Exactly as written, copy the lines of the data below from the first through the one containing "period_minus_slack_ps = 8410".

┌─ Extracted records

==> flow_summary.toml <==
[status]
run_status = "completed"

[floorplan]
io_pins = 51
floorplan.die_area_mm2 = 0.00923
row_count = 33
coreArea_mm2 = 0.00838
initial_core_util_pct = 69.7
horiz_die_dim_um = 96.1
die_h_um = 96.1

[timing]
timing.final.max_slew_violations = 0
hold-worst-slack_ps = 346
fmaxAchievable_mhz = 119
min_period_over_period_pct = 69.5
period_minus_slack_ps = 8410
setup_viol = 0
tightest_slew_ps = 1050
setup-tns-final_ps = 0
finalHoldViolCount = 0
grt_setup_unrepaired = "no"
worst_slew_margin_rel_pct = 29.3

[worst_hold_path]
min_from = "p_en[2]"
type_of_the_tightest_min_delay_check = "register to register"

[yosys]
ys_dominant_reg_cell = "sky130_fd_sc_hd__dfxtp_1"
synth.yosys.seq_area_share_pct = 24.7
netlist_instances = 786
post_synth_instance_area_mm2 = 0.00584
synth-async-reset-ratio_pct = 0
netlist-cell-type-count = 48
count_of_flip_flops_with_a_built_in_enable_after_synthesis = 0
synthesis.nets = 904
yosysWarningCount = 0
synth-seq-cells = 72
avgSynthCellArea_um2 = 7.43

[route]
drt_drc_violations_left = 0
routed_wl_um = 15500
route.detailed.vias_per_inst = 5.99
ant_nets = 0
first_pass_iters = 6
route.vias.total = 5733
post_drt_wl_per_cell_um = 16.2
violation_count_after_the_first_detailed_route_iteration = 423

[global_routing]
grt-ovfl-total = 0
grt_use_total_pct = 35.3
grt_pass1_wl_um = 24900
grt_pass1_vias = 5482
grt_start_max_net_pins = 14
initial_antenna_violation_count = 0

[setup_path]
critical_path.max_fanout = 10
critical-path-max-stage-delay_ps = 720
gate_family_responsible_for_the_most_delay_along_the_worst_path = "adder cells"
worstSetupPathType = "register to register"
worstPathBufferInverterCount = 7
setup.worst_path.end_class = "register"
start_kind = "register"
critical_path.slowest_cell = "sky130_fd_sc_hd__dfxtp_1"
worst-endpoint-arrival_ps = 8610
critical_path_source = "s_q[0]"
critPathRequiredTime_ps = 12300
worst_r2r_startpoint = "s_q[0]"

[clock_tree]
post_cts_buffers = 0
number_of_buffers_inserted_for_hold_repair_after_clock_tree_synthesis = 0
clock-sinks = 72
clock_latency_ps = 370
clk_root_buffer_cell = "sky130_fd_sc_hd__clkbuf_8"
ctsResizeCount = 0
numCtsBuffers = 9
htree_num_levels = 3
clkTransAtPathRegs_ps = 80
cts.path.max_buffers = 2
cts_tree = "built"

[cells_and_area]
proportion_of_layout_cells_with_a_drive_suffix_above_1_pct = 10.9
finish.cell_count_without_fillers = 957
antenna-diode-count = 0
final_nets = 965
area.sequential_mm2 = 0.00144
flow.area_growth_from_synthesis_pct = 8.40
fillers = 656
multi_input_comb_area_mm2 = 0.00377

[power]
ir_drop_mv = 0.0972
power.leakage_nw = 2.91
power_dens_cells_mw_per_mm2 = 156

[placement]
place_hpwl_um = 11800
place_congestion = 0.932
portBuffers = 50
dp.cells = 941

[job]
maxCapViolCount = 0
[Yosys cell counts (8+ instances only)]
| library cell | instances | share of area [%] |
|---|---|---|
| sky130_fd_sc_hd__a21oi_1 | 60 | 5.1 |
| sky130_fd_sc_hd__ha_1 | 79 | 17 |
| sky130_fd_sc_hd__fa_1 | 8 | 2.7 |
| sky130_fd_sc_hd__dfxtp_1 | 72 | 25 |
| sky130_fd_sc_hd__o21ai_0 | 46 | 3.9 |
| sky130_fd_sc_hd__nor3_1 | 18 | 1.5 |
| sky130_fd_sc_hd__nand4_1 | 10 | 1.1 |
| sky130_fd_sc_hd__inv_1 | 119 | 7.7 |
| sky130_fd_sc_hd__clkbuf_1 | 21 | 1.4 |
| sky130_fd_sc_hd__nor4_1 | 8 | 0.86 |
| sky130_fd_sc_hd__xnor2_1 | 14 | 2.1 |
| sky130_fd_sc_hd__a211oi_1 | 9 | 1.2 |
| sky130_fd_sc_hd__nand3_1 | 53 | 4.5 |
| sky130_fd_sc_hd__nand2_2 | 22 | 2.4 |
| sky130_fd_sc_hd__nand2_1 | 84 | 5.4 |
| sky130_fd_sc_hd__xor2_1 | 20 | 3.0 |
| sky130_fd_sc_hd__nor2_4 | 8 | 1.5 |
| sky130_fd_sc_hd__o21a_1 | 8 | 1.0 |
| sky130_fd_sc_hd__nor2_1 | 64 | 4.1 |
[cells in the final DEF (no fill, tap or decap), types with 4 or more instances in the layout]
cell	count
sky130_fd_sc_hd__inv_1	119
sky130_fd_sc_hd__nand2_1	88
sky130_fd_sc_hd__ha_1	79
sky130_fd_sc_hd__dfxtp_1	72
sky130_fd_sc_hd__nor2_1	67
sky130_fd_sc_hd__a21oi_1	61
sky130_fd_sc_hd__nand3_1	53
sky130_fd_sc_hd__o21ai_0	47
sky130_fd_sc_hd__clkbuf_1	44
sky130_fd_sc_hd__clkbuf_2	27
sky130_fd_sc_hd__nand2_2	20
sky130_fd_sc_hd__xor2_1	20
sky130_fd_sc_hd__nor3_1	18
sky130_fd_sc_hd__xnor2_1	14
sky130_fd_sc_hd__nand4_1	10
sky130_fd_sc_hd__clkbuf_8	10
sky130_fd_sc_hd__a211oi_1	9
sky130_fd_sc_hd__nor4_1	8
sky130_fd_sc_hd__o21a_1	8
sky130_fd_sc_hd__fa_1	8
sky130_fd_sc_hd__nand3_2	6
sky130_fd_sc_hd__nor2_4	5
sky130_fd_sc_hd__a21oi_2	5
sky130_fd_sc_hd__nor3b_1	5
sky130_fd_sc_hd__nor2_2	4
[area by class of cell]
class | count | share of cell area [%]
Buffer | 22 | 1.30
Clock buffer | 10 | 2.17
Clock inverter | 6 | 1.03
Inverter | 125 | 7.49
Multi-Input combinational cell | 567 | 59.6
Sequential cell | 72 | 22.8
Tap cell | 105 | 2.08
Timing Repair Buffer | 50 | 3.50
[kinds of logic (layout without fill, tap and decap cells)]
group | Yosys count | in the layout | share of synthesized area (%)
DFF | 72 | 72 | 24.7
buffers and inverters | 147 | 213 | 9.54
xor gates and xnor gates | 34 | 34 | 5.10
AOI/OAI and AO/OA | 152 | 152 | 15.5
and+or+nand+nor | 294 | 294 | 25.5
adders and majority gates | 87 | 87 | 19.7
<file path="config.mk">
export PLATFORM = sky130hd
export DESIGN_NAME = xi_graph_readback
export DESIGN_NICKNAME = d
export VERILOG_FILES = /design/src/rtl/xi_graph_readback.sv
export SDC_FILE = /design/constraint.sdc
export NUM_CORES = 1
export LEC_CHECK = 0
export CAP_MARGIN = 10
export CORE_ASPECT_RATIO = 1.4
export CORE_MARGIN = 4
export CORE_UTILIZATION = 35
export DETAILED_ROUTE_END_ITERATION = 6
export PLACE_DENSITY = 0.66
export SETUP_SLACK_MARGIN = 0.2
export SYNTH_ARGS = -nofsm -noshare
export SYNTH_HDL_FRONTEND = slang
export SYNTH_SLANG_ARGS = --single-unit
export TNS_END_PERCENT = 20
</file>
<file path="constraint.sdc">
create_clock -name clk -period 2.49 [get_ports clk]
set_clock_uncertainty 0.1 [all_clocks]
set_input_delay 0.747 -clock clk [delete_from_list [all_inputs] [get_ports clk]]
set_output_delay 0.747 -clock clk [all_outputs]
set_load 0.02 [all_outputs]
</file>
<file path="src/rtl/xi_graph_readback.sv">
// xi_graph_readback: AXI4 read-channel slave that returns graph nodes from
// the PL graph BRAM to the PS. Each 160-bit node sits in a 32-byte slot and
// is returned as four 64-bit words (word3 always reads as zero).
//
// Optional feature macro: XI_READBACK_WRAP_EN
//   defined   -> WRAP bursts with arlen in {1,3,7,15} use wrap addressing
//   undefined -> every WRAP burst returns SLVERR on every beat, no memory reads
//
// Handshake rules: a transfer happens on a rising edge where valid and ready
// are both high. Once valid is raised it stays high, with its payload held
// constant, until that transfer. Ready may toggle freely and never depends on
// valid being held off. The BRAM port follows the same rule with mem_req as
// valid and mem_gnt as ready; mem_rd_data is valid one cycle after the
// granted read.
module xi_graph_readback #(
  parameter int ADDR_W   = 16,
  parameter int AXI_ADDR = 32
) (
  input  logic                clk,
  input  logic                rst,
  // AR channel
  input  logic [AXI_ADDR-1:0] s_axi_araddr,
  input  logic [7:0]          s_axi_arlen,
  input  logic [2:0]          s_axi_arsize,
  input  logic [1:0]          s_axi_arburst,
  input  logic                s_axi_arvalid,
  output logic                s_axi_arready,
  // R channel
  output logic [63:0]         s_axi_rdata,
  output logic [1:0]          s_axi_rresp,
  output logic                s_axi_rlast,
  output logic                s_axi_rvalid,
  input  logic                s_axi_rready,
  // graph BRAM read port (shared with the multi-core engine)
  output logic                mem_req,
  input  logic                mem_gnt,
  output logic [ADDR_W-1:0]   mem_rd_addr,
  input  logic [159:0]        mem_rd_data,
  // status
  output logic                rb_busy,
  output logic [1:0]          dbg_state_o
);

  // FSM encoding
  localparam logic [1:0] IDLE  = 2'd0;
  localparam logic [1:0] FETCH = 2'd1;
  localparam logic [1:0] WAIT  = 2'd2;
  localparam logic [1:0] SEND  = 2'd3;

  localparam logic [1:0] BURST_FIXED = 2'b00;
  localparam logic [1:0] BURST_INCR  = 2'b01;
  localparam logic [1:0] BURST_WRAP  = 2'b10;
  localparam logic [1:0] BURST_RSVD  = 2'b11;

  localparam logic [1:0] RESP_OKAY   = 2'b00;
  localparam logic [1:0] RESP_SLVERR = 2'b10;

  // ---------------------------------------------------------------------
  // State
  // ---------------------------------------------------------------------
  logic [1:0]          state_q, state_d;
  logic [AXI_ADDR-1:0] addr_q, addr_d;
  logic [7:0]          len_q, len_d;
  logic [1:0]          burst_q, burst_d;
  logic [7:0]          bcnt_q, bcnt_d;
  logic                burst_err_q, burst_err_d;
  logic                arready_q;

  // node buffer: last node fetched in the current burst
  logic [159:0]        buf_q;
  logic                buf_vld_q;
  logic [ADDR_W-1:0]   buf_node_q;

  // ---------------------------------------------------------------------
  // Address helpers
  // ---------------------------------------------------------------------

  // Any address bit above the node index makes the beat an error.
  function automatic logic addr_hi_err(input logic [AXI_ADDR-1:0] a);
    return (a >> (ADDR_W + 5)) != '0;
  endfunction

  // Beat-level error: burst-wide flags plus alignment and range of this beat.
  function automatic logic beat_err_of(input logic                burst_err,
                                       input logic [AXI_ADDR-1:0] a);
    return burst_err || (a[2:0] != 3'b000) || addr_hi_err(a);
  endfunction

  logic                ar_hs;
  logic                r_hs;
  logic                wrap_ok_in;
  logic                burst_err_in;
  logic                first_err_in;

  logic [ADDR_W-1:0]   node_cur;
  logic [1:0]          word_cur;
  logic                beat_err;
  logic                last_beat;

  logic [AXI_ADDR-1:0] addr_nxt;
  logic [ADDR_W-1:0]   node_nxt;
  logic                err_nxt;
  logic                hit_nxt;
  logic [63:0]         word_data;

  assign ar_hs = s_axi_arvalid && arready_q;
  assign r_hs  = (state_q == SEND) && s_axi_rready;

  // Wrap eligibility of the incoming burst; only power-of-two beat counts wrap.
`ifdef XI_READBACK_WRAP_EN
  always_comb begin
    wrap_ok_in = 1'b0;
    case (s_axi_arlen)
      8'd1, 8'd3, 8'd7, 8'd15: wrap_ok_in = 1'b1;
      default:                 wrap_ok_in = 1'b0;
    endcase
  end
`else
  assign wrap_ok_in = 1'b0;
`endif

  // Burst-wide error flags of the incoming AR and the error state of beat 0.
  always_comb begin
    burst_err_in = (s_axi_arsize != 3'b011) ||
                   (s_axi_arburst == BURST_RSVD) ||
                   ((s_axi_arburst == BURST_WRAP) && !wrap_ok_in);
    first_err_in = beat_err_of(burst_err_in, s_axi_araddr);
  end

  // Decode of the current beat.
  always_comb begin
    node_cur  = addr_q[ADDR_W+4:5];
    word_cur  = addr_q[4:3];
    beat_err  = beat_err_of(burst_err_q, addr_q);
    last_beat = (bcnt_q == len_q);
  end

  // Address of the following beat; wrap keeps the upper bits of the window.
`ifdef XI_READBACK_WRAP_EN
  logic [AXI_ADDR-1:0] wrap_mask;
  assign wrap_mask = AXI_ADDR'({len_q, 3'b111});

  always_comb begin
    case (burst_q)
      BURST_FIXED: addr_nxt = addr_q;
      BURST_WRAP:  addr_nxt = (addr_q & ~wrap_mask) |
                              ((addr_q + AXI_ADDR'(8)) & wrap_mask);
      default:     addr_nxt = addr_q + AXI_ADDR'(8);
    endcase
  end
`else
  always_comb begin
    case (burst_q)
      BURST_FIXED: addr_nxt = addr_q;
      BURST_WRAP:  addr_nxt = addr_q;  // every beat is SLVERR, address unused
      default:     addr_nxt = addr_q + AXI_ADDR'(8);
    endcase
  end
`endif

  // Lookahead for the following beat: its node, error state and buffer hit.
  always_comb begin
    node_nxt = addr_nxt[ADDR_W+4:5];
    err_nxt  = beat_err_of(burst_err_q, addr_nxt);
    hit_nxt  = buf_vld_q && (buf_node_q == node_nxt);
  end

  // Word select out of the buffered node.
  always_comb begin
    word_data = 64'd0;
    case (word_cur)
      2'd0:    word_data = buf_q[63:0];
      2'd1:    word_data = buf_q[127:64];
      2'd2:    word_data = {32'd0, buf_q[159:128]};
      default: word_data = 64'd0;
    endcase
  end

  // ---------------------------------------------------------------------
  // FSM next-state and burst bookkeeping
  // ---------------------------------------------------------------------

  // Next-state logic: accept AR, fetch nodes on buffer miss, stream beats.
  always_comb begin
    state_d     = state_q;
    addr_d      = addr_q;
    len_d       = len_q;
    burst_d     = burst_q;
    bcnt_d      = bcnt_q;
    burst_err_d = burst_err_q;
    case (state_q)
      IDLE: begin
        if (ar_hs) begin
          addr_d      = s_axi_araddr;
          len_d       = s_axi_arlen;
          burst_d     = s_axi_arburst;
          bcnt_d      = 8'd0;
          burst_err_d = burst_err_in;
          state_d     = first_err_in ? SEND : FETCH;
        end
      end
      FETCH: begin
        if (mem_gnt) state_d = WAIT;
      end
      WAIT: begin
        state_d = SEND;
      end
      SEND: begin
        if (r_hs) begin
          if (last_beat) begin
            state_d = IDLE;
          end else begin
            addr_d  = addr_nxt;
            bcnt_d  = bcnt_q + 8'd1;
            state_d = (err_nxt || hit_nxt) ? SEND : FETCH;
          end
        end
      end
      default: state_d = IDLE;
    endcase
  end

  // Control registers; reset abandons any burst in flight.
  always_ff @(posedge clk) begin
    if (rst) begin
      state_q     <= IDLE;
      addr_q      <= '0;
      len_q       <= 8'd0;
      burst_q     <= BURST_FIXED;
      bcnt_q      <= 8'd0;
      burst_err_q <= 1'b0;
      arready_q   <= 1'b0;
    end else begin
      state_q     <= state_d;
      addr_q      <= addr_d;
      len_q       <= len_d;
      burst_q     <= burst_d;
      bcnt_q      <= bcnt_d;
      burst_err_q <= burst_err_d;
      arready_q   <= (state_d == IDLE);
    end
  end

  // Node buffer: invalidated per burst, loaded in WAIT from the granted read.
  always_ff @(posedge clk) begin
    if (rst) begin
      buf_q      <= '0;
      buf_vld_q  <= 1'b0;
      buf_node_q <= '0;
    end else if (ar_hs) begin
      buf_vld_q  <= 1'b0;
    end else if (state_q == WAIT) begin
      buf_q      <= mem_rd_data;
      buf_vld_q  <= 1'b1;
      buf_node_q <= node_cur;
    end
  end

  // ---------------------------------------------------------------------
  // Outputs (all derived from registered state, so stable through stalls)
  // ---------------------------------------------------------------------

  // Drive AXI, BRAM and status outputs from the current state.
  always_comb begin
    s_axi_arready = arready_q;
    s_axi_rvalid  = (state_q == SEND);
    s_axi_rdata   = ((state_q == SEND) && !beat_err) ? word_data : 64'd0;
    s_axi_rresp   = ((state_q == SEND) && beat_err) ? RESP_SLVERR : RESP_OKAY;
    s_axi_rlast   = (state_q == SEND) && last_beat;
    mem_req       = (state_q == FETCH);
    mem_rd_addr   = node_cur;
    rb_busy       = (state_q != IDLE);
    dbg_state_o   = state_q;
  end

endmodule
</file>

└─

### Answer section
==> flow_summary.toml <==
[status]
run_status = "completed"

[floorplan]
io_pins = 51
floorplan.die_area_mm2 = 0.00923
row_count = 33
coreArea_mm2 = 0.00838
initial_core_util_pct = 69.7
horiz_die_dim_um = 96.1
die_h_um = 96.1

[timing]
timing.final.max_slew_violations = 0
hold-worst-slack_ps = 346
fmaxAchievable_mhz = 119
min_period_over_period_pct = 69.5
period_minus_slack_ps = 8410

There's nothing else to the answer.